We have taken a leap in the code and scriptObject represents the HtmlElement of the document which is a script tag with type specified as “application/ld+json”. Once the element is available, we are getting the InnerText. Remember the yield when we use the property InnerHTML in this case will be similar. But it is better we get the string directly instead of HTML element and then get the value from the element.

Next, we can either guess or sample iteratively. What we mean by that is we would need to know how the JSON-LD is written across all the documents. Hopefully the developer has written it in a uniform manner. That is a good assumption to start. Any deviations we can easily know it after our first run.

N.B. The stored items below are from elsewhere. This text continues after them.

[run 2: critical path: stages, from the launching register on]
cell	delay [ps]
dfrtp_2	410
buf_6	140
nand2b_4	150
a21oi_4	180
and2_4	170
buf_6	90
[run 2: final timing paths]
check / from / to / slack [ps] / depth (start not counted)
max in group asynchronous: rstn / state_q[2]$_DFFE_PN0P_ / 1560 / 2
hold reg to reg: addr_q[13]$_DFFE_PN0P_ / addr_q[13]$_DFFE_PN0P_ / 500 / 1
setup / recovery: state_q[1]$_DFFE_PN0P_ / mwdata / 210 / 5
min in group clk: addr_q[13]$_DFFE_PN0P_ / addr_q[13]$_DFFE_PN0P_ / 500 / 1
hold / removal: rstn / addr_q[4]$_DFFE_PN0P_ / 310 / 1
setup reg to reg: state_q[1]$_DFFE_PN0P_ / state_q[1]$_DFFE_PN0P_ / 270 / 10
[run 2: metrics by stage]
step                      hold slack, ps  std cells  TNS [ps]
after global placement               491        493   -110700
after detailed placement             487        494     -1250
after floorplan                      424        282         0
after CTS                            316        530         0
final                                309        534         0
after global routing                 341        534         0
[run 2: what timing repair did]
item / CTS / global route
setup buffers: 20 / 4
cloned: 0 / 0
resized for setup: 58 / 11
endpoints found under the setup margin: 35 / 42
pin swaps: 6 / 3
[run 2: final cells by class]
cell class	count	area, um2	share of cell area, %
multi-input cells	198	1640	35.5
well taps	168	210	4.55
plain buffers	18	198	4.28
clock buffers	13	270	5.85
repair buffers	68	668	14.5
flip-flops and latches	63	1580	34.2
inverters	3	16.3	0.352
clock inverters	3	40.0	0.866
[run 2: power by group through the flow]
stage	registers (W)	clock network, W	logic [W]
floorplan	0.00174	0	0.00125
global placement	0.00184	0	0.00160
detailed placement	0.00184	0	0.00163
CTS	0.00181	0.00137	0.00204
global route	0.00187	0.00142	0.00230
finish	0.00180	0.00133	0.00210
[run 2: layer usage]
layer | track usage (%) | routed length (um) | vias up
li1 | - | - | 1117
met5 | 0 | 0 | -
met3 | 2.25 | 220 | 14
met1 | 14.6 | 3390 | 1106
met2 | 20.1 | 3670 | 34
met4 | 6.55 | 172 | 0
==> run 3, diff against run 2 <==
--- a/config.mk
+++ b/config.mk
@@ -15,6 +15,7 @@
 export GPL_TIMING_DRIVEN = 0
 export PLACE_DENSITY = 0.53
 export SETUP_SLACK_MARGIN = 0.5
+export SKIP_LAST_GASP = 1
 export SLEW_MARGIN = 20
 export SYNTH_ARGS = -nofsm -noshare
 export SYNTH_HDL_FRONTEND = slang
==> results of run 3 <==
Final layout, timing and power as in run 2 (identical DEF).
--- src/rtl/xcore_sync_fifo.sv ---
// Single-clock FIFO with fill count, almost-full/almost-empty thresholds and error pulses.
// Defining XCORE_FIFO_FWFT_EN switches the read side to first-word-fall-through.
module xcore_sync_fifo
    import xcore_fifo_pkg::*;
#(
    parameter int DW     = DEF_DW,
    parameter int DEPTH  = DEF_DEPTH,
    parameter int AF_LVL = DEPTH - 2,
    parameter int AE_LVL = 2,
    localparam int AW    = clog2(DEPTH)
) (
    input  logic          sys_clk,
    input  logic          sys_rst,
    input  logic          wr_en,
    input  logic [DW-1:0] din,
    output logic          full,
    output logic          almost_full,
    output logic          overflow,
    input  logic          rd_en,
    output logic [DW-1:0] dout,
    output logic          dout_vld,
    output logic          empty,
    output logic          almost_empty,
    output logic          underflow,
    output logic [AW:0]   data_cnt
);

    localparam logic [AW:0] AF_CNT = (AW + 1)'(AF_LVL);
    localparam logic [AW:0] AE_CNT = (AW + 1)'(AE_LVL);

    logic [AW:0] wr_ptr;
    logic [AW:0] rd_ptr;
    logic        wr_ok;
    logic        rd_ok;

    // Handshake: a write transfers when wr_en && !full, a read when rd_en && !empty; both
    // judged on the flags at the start of the cycle. Requests against the wrong flag are
    // dropped and reported one cycle later on overflow/underflow.
    assign wr_ok = wr_en && !full;
    assign rd_ok = rd_en && !empty;

    assign data_cnt     = wr_ptr - rd_ptr;
    assign empty        = (wr_ptr == rd_ptr);
    assign full         = (wr_ptr[AW-1:0] == rd_ptr[AW-1:0]) && (wr_ptr[AW] != rd_ptr[AW]);
    assign almost_full  = (data_cnt >= AF_CNT);
    assign almost_empty = (data_cnt <= AE_CNT);

    always_ff @(posedge sys_clk or posedge sys_rst) begin
        if (sys_rst) begin
            wr_ptr    <= '0;
            rd_ptr    <= '0;
            overflow  <= 1'b0;
            underflow <= 1'b0;
        end else begin
            if (wr_ok) wr_ptr <= wr_ptr + 1'b1;
            if (rd_ok) rd_ptr <= rd_ptr + 1'b1;
            overflow  <= wr_en && full;
            underflow <= rd_en && empty;
        end
    end

`ifdef XCORE_FIFO_FWFT_EN
    assign dout_vld = !empty;
`else
    always_ff @(posedge sys_clk or posedge sys_rst) begin
        if (sys_rst) dout_vld <= 1'b0;
        else         dout_vld <= rd_ok;
    end
`endif

    xcore_fifo_ram #(
        .DW    (DW),
        .DEPTH (DEPTH)
    ) u_ram (
        .clk     (sys_clk),
        .rst     (sys_rst),
        .wr_en   (wr_ok),
        .wr_addr (wr_ptr[AW-1:0]),
        .wr_data (din),
        .rd_en   (rd_ok),
        .rd_addr (rd_ptr[AW-1:0]),
        .rd_data (dout)
    );

endmodule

The first run is simple invocation of a static method on JsonLdProcessor.

 

using VDS.RDF.JsonLd;

 

 

JObject parsedObject = JsonLdProcessor.Compact(parsedMeta, null, new JsonLdProcessorOptions());

 

This is all that is required to get a json object representation of the meta present in the file. However, you might have a revelation and probably a shortcut as well. If we are going to get a JObjectonly why not limit ourselves at let us say the earlier statement itself i.e., at parsedMeta wouldn’t that be easier?

Definitely yes that would have got us what we wanted only if the context was absent. The line in code above passes null as second parameter. Null being passed as second parameter this line of code is just an excess work. However, if we change the code slightly, we can cover ourselves for many more scenarios –

 

 

using VDS.RDF.JsonLd;

 

 

JObject parsedObject = JsonLdProcessor.Compact(parsedMeta, parsedMeta, new JsonLdProcessorOptions());

 

The parameters if you check the documentation is that first is the JSON+LD document and the second parameter is context. You can explicitly search for the context in the parsedMeta’s json body else you can pass the object itself again for the library to extract the context.

The reason you do this is to not make an assumption that the developer has written an expanded JSON-LD for the HTML document. In such scenarios the call to Compact will make the tags simpler and shorter for you to export into excel or csv format that a business user could connect more easily.

It serves another purpose where that one line can also validate whether the SEO’s could parse the JSON+LD meta written by the developer. Because if for a page if the JsonLdProcessor fails to compact you can be fairly sure that SEO will also fail. This information could help business to look at the page fresh instead of making small corrections to the incorrect JSON+LD meta. This would not have been possible with merely stopping at parsing the text as JSON object.

Using the parsedObject each property can be enumerated in a for each loop within which the excel or csv file could be created.

Wish you a great time ahead in solving your own problems with code!